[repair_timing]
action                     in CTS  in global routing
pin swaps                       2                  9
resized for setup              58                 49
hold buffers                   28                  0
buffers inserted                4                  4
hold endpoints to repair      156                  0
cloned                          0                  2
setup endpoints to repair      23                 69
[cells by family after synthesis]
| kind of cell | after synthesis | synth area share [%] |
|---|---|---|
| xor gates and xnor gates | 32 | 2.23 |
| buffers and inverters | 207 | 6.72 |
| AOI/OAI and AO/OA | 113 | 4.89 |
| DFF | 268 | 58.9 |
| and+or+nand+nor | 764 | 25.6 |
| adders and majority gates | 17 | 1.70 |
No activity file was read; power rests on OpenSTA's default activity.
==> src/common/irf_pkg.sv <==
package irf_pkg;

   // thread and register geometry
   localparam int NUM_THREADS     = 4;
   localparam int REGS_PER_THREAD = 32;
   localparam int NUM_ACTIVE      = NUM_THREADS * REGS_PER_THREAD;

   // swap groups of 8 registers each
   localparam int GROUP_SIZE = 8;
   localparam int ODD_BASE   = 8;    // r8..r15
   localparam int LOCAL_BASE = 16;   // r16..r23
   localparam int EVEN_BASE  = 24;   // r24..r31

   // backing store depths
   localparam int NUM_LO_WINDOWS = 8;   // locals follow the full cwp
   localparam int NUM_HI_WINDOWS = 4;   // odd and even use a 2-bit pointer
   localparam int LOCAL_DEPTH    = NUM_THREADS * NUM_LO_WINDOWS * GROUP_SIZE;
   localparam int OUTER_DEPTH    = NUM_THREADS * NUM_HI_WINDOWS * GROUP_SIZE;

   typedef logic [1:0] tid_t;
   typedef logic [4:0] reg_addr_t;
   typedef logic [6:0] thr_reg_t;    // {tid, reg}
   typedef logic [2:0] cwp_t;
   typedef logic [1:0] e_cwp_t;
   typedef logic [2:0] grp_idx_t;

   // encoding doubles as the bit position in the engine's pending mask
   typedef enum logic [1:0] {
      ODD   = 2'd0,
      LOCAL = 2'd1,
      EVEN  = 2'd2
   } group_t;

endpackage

--

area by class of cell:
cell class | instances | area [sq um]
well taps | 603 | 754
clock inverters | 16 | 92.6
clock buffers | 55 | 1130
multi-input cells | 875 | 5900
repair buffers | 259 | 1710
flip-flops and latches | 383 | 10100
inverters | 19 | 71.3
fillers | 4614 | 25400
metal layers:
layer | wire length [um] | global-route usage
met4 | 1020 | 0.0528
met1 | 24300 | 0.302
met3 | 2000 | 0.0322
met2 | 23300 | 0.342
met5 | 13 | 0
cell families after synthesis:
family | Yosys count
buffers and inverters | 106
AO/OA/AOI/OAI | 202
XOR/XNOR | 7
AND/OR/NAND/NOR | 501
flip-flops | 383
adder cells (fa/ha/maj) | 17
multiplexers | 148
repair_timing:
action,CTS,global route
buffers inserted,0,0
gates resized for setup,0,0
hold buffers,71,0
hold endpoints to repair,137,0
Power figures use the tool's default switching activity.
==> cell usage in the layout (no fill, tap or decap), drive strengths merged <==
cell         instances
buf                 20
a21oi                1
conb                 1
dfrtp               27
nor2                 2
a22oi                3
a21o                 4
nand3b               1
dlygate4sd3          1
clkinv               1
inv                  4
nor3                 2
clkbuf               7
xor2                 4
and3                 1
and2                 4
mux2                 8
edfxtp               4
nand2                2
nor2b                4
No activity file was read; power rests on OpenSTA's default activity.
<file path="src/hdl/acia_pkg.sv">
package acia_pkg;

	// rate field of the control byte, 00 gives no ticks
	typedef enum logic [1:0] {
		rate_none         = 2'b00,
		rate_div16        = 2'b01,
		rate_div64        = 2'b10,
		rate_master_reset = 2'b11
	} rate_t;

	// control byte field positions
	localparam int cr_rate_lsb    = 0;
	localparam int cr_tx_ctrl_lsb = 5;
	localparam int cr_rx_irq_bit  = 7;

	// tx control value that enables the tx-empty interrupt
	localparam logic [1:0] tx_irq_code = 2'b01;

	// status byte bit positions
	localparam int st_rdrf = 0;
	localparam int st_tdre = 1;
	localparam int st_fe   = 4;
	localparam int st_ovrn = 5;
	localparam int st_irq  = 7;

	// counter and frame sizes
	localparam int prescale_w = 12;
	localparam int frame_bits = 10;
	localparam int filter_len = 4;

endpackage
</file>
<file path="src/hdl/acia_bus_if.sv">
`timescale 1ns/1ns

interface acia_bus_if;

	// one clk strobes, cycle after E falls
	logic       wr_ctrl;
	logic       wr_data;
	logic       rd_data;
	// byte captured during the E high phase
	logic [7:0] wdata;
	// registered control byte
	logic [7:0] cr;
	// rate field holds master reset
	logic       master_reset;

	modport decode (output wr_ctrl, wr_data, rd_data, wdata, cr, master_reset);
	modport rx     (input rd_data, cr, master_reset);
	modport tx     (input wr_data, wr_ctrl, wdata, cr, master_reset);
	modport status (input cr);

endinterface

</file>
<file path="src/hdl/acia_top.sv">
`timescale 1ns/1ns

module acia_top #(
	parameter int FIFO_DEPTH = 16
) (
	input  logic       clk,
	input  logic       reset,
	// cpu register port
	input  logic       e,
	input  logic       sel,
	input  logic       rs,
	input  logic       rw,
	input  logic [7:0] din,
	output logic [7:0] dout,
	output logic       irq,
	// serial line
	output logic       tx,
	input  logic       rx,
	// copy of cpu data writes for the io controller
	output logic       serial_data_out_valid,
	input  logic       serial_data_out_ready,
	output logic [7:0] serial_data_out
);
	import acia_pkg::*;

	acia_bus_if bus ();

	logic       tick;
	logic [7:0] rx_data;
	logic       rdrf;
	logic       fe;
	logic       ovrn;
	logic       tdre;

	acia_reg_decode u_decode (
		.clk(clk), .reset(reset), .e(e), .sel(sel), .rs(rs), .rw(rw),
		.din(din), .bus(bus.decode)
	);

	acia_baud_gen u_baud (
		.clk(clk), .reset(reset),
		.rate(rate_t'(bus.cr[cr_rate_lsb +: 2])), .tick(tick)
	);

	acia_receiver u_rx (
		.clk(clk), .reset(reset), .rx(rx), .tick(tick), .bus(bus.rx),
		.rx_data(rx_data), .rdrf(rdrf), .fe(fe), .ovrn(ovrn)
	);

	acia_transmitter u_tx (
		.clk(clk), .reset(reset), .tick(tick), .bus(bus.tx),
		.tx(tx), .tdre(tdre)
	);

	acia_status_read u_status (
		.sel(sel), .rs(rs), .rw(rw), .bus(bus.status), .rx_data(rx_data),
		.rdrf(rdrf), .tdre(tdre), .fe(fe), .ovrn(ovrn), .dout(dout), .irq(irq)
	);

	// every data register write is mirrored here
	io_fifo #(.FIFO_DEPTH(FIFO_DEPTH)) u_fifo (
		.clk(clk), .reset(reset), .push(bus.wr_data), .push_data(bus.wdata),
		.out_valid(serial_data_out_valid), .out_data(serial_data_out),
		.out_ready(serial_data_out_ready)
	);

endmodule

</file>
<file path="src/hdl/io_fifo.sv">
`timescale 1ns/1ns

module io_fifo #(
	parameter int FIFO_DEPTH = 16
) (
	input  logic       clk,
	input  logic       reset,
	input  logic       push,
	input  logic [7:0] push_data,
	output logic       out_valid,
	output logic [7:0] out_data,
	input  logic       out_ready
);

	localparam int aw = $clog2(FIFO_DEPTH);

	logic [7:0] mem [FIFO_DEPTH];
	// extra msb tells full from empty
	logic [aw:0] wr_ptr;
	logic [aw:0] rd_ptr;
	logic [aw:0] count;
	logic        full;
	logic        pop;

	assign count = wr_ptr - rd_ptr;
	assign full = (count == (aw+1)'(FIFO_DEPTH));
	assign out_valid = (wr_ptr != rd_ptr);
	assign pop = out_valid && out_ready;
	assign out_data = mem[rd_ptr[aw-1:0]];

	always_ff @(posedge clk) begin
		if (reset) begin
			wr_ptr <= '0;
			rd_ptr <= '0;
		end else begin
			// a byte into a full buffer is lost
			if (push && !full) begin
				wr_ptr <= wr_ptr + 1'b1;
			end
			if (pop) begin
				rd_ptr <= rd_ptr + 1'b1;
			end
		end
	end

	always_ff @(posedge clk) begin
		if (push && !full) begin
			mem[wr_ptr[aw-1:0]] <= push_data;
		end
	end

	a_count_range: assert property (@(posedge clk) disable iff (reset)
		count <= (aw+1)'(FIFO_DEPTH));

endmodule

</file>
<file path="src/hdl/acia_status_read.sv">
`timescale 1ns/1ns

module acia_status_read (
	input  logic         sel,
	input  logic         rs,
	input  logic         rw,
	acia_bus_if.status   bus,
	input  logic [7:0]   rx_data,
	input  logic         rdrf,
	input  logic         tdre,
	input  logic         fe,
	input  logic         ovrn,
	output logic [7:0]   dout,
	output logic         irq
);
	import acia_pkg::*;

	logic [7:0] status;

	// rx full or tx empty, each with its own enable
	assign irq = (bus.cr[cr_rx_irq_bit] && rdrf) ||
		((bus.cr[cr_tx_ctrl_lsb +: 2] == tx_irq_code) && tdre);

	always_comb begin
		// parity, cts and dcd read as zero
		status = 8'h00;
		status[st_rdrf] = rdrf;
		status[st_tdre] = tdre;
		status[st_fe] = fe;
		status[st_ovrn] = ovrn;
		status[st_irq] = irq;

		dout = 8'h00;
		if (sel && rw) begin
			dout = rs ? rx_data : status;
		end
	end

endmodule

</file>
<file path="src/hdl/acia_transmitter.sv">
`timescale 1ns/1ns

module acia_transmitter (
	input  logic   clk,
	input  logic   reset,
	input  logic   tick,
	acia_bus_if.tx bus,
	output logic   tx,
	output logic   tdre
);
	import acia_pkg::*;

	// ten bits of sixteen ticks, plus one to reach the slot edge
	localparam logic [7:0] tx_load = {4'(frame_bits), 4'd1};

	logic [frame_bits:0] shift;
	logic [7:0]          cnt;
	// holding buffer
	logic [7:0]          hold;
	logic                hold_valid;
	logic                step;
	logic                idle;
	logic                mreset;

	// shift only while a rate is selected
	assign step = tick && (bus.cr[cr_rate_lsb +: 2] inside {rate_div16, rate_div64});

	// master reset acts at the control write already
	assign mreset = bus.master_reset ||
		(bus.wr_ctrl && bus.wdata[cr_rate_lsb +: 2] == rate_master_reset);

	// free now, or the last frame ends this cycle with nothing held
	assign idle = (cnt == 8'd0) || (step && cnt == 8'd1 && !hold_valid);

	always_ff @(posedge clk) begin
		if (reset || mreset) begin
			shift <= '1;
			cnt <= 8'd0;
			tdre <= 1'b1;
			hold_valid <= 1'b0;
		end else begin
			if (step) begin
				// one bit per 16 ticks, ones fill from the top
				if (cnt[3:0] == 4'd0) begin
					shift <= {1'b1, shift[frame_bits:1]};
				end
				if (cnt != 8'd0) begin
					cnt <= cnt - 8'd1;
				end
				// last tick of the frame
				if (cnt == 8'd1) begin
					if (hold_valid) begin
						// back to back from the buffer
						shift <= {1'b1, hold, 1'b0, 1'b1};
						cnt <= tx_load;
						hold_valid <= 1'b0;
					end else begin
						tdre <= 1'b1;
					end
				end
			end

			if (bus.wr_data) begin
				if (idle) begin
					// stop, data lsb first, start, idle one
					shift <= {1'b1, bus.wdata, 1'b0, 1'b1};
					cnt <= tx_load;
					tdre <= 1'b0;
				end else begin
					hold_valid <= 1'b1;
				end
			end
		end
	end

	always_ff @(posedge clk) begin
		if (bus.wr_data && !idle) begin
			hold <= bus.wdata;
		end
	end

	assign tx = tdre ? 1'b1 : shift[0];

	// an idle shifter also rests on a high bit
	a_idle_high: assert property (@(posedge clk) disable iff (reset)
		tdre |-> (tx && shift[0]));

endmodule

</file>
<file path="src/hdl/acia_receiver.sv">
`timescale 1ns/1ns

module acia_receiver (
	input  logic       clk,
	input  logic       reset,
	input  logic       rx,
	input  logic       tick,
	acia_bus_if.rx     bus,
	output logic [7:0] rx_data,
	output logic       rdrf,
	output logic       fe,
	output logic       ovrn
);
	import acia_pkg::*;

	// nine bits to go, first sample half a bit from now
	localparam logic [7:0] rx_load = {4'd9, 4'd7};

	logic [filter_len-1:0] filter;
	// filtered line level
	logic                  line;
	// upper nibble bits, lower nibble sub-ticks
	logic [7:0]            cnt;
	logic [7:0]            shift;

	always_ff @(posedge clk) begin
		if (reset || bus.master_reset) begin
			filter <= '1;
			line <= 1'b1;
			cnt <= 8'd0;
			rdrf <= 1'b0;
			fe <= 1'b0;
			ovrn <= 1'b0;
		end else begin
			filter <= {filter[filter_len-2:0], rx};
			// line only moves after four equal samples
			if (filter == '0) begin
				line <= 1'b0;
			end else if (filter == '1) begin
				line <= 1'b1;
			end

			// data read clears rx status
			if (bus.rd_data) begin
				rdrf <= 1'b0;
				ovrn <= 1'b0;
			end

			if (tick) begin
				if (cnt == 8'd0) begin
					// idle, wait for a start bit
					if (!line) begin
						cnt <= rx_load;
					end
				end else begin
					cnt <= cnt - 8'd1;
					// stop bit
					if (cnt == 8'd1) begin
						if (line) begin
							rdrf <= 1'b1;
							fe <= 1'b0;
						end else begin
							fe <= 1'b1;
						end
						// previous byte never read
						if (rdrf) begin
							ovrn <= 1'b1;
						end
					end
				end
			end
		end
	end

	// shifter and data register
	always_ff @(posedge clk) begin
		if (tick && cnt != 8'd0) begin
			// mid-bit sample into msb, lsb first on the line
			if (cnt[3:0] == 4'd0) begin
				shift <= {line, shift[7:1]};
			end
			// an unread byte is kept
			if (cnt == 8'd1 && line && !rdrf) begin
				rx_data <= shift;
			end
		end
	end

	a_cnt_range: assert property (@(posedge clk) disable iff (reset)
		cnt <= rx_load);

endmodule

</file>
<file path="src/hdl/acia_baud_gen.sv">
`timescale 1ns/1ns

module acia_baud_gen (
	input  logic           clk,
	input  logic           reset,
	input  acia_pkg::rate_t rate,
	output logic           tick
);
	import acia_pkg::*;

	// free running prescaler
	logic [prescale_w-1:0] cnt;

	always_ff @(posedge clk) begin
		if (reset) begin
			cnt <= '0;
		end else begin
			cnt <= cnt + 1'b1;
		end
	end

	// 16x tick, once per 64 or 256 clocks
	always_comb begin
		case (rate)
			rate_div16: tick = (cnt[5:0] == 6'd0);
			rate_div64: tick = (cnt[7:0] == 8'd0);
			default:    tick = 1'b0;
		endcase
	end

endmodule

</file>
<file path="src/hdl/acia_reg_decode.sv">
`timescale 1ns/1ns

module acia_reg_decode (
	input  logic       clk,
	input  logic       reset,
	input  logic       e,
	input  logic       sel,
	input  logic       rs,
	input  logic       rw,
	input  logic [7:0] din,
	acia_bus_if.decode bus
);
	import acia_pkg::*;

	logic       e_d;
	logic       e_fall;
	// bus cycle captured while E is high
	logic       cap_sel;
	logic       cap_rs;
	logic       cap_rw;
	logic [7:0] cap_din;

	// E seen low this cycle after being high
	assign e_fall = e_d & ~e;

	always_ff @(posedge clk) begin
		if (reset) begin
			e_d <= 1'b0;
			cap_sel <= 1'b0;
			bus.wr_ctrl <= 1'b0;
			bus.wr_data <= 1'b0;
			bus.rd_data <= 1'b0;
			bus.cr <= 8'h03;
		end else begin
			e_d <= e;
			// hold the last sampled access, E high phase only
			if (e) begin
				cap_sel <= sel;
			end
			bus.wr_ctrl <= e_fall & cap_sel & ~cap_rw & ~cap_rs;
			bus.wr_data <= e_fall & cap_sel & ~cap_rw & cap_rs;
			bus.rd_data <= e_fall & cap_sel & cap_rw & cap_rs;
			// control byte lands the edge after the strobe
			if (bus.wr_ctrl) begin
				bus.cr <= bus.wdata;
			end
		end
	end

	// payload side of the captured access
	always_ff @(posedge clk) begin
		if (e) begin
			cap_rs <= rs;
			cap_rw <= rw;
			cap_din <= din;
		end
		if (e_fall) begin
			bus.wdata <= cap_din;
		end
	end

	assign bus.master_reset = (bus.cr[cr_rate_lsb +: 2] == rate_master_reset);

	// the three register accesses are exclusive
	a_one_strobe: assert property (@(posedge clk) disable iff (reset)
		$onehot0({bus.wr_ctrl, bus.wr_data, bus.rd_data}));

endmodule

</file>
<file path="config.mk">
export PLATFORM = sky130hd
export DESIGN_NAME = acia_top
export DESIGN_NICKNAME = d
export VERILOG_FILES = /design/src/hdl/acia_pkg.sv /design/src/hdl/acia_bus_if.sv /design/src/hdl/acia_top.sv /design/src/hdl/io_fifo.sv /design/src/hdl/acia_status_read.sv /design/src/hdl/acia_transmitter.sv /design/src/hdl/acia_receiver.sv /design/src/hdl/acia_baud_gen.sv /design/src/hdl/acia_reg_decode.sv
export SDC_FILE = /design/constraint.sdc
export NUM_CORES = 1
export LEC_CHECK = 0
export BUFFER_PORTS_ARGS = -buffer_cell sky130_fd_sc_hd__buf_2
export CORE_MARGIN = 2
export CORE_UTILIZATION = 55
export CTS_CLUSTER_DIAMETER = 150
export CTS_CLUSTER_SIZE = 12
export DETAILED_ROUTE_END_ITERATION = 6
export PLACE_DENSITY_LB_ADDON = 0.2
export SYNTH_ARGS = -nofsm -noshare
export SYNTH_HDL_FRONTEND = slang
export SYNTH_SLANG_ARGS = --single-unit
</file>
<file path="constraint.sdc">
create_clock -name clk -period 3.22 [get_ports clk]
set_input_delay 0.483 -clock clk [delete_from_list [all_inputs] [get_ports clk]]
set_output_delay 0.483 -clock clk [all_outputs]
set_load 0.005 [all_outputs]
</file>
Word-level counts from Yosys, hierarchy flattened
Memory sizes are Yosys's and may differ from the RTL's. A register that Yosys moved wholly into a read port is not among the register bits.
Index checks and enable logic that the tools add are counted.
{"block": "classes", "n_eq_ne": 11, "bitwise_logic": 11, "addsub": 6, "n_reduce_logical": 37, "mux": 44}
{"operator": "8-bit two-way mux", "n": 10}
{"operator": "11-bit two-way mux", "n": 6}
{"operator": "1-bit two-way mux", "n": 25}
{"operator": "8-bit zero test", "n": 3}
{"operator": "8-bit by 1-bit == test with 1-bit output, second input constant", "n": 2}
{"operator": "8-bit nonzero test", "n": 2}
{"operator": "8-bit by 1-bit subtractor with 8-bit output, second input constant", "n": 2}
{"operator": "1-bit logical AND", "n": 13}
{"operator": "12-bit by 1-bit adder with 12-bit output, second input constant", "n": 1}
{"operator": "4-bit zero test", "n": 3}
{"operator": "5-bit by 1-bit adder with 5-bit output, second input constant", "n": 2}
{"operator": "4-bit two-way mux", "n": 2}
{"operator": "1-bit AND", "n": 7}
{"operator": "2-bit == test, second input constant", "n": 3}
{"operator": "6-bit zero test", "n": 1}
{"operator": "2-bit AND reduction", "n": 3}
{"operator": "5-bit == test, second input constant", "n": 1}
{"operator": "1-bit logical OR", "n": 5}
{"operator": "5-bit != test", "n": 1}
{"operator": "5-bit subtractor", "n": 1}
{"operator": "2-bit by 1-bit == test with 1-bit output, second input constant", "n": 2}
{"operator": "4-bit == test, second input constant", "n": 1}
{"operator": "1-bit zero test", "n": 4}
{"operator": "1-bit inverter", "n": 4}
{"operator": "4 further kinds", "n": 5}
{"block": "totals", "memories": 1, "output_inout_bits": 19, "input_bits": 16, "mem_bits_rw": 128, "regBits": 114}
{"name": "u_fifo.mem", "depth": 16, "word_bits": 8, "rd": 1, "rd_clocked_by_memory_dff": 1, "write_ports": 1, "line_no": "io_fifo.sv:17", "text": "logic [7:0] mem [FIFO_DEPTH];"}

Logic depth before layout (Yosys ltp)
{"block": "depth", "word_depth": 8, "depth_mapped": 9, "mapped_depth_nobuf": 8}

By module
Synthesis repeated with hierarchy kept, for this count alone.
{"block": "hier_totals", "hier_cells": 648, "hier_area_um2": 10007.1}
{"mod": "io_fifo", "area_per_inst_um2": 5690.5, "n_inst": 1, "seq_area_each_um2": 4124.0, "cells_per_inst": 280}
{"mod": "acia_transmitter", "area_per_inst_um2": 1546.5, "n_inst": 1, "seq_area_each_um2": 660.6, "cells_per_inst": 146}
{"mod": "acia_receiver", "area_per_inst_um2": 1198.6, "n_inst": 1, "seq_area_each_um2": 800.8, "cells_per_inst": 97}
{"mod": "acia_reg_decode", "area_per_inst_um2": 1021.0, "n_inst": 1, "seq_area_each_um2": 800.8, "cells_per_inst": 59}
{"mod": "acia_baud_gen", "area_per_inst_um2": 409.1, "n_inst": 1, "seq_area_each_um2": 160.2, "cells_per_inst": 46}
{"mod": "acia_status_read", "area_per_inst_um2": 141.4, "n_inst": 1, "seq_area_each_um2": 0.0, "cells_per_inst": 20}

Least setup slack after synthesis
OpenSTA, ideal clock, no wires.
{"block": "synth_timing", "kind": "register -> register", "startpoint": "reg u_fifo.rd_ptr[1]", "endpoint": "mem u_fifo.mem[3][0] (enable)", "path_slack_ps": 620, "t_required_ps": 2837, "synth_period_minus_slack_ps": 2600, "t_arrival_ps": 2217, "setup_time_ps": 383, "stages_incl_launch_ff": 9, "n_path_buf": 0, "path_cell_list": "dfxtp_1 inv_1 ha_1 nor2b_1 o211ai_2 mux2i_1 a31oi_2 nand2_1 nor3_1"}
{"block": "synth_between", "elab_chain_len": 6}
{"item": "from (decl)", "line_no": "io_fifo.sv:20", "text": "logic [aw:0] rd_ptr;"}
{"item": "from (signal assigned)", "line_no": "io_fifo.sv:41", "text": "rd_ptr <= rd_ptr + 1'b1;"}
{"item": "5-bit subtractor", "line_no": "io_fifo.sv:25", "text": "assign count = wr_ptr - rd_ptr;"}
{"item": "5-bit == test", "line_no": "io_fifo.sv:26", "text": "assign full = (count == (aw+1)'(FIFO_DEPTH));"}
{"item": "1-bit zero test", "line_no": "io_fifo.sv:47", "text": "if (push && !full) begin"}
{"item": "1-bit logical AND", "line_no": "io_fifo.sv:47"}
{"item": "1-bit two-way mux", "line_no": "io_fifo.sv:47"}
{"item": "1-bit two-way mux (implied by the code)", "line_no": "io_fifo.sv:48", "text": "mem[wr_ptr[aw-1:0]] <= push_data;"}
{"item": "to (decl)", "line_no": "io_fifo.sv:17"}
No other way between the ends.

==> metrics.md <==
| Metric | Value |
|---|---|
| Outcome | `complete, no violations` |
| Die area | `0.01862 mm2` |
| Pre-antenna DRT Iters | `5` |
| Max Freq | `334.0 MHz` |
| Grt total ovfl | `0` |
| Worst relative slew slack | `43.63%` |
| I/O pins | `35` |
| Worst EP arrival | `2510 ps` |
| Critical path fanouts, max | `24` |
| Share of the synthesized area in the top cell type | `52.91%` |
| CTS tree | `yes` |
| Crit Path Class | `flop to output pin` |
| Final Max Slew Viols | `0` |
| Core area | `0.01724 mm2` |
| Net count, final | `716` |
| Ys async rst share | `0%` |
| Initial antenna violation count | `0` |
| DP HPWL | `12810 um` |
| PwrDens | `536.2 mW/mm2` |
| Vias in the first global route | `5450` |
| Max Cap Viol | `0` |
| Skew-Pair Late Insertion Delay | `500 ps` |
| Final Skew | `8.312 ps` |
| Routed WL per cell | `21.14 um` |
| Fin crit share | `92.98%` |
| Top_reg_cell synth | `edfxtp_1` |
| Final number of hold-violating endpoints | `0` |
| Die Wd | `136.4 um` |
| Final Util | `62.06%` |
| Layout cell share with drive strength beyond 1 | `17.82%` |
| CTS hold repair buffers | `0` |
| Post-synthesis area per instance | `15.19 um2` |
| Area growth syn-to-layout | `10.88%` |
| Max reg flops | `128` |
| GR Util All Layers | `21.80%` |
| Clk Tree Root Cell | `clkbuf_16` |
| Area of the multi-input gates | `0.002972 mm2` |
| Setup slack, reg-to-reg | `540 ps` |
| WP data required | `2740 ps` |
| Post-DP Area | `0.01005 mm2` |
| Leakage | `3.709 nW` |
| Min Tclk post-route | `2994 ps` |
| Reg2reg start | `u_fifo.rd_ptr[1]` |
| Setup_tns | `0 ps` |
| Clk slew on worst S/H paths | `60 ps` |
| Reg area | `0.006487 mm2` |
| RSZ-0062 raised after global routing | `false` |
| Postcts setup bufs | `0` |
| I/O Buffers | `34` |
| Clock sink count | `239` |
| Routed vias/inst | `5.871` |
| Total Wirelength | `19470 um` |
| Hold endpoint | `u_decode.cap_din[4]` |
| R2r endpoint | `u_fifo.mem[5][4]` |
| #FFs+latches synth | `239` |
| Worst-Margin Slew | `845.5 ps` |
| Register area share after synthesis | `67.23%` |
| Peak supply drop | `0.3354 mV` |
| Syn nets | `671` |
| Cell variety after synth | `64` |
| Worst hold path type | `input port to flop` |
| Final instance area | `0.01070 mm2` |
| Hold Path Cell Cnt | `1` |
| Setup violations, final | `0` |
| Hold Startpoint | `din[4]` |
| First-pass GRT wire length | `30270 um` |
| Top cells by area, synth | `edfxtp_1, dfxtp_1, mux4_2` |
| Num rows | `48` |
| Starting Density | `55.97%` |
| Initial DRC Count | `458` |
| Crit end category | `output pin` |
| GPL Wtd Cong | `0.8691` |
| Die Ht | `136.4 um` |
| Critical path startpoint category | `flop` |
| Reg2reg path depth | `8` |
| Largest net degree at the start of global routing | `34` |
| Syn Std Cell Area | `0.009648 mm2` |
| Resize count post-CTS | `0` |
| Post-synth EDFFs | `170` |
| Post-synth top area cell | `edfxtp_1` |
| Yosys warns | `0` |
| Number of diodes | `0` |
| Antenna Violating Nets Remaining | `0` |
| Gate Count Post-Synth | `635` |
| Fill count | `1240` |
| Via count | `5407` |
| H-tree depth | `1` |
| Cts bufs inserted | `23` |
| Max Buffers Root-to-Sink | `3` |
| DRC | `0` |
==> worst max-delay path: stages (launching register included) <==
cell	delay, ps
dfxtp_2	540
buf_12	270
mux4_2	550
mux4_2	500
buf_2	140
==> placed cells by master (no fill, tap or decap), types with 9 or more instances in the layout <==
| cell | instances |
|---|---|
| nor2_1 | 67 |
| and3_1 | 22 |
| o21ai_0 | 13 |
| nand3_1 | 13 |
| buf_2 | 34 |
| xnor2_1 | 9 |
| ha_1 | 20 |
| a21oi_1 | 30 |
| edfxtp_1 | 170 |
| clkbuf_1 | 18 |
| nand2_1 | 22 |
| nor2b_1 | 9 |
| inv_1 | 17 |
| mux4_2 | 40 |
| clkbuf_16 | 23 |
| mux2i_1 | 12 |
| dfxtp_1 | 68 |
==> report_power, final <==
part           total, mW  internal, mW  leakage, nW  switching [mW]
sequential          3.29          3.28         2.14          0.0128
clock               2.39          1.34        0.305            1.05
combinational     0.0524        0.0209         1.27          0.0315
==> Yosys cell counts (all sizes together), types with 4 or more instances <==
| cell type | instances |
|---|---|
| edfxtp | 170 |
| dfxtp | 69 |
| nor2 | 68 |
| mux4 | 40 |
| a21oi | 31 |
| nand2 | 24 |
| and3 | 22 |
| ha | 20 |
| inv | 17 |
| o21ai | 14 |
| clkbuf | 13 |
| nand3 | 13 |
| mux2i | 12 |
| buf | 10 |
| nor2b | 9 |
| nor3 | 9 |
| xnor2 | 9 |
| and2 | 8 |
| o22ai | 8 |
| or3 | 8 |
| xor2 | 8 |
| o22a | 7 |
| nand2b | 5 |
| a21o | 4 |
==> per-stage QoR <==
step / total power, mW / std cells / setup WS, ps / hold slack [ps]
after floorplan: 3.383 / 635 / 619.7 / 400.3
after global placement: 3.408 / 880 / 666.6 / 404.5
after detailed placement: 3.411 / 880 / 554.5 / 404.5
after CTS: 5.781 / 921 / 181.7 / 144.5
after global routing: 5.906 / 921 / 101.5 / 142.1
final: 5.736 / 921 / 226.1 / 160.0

What the task requires |
Within the listing, how many lines hold the string "family"? State that number alone.

Output of the exercise |
2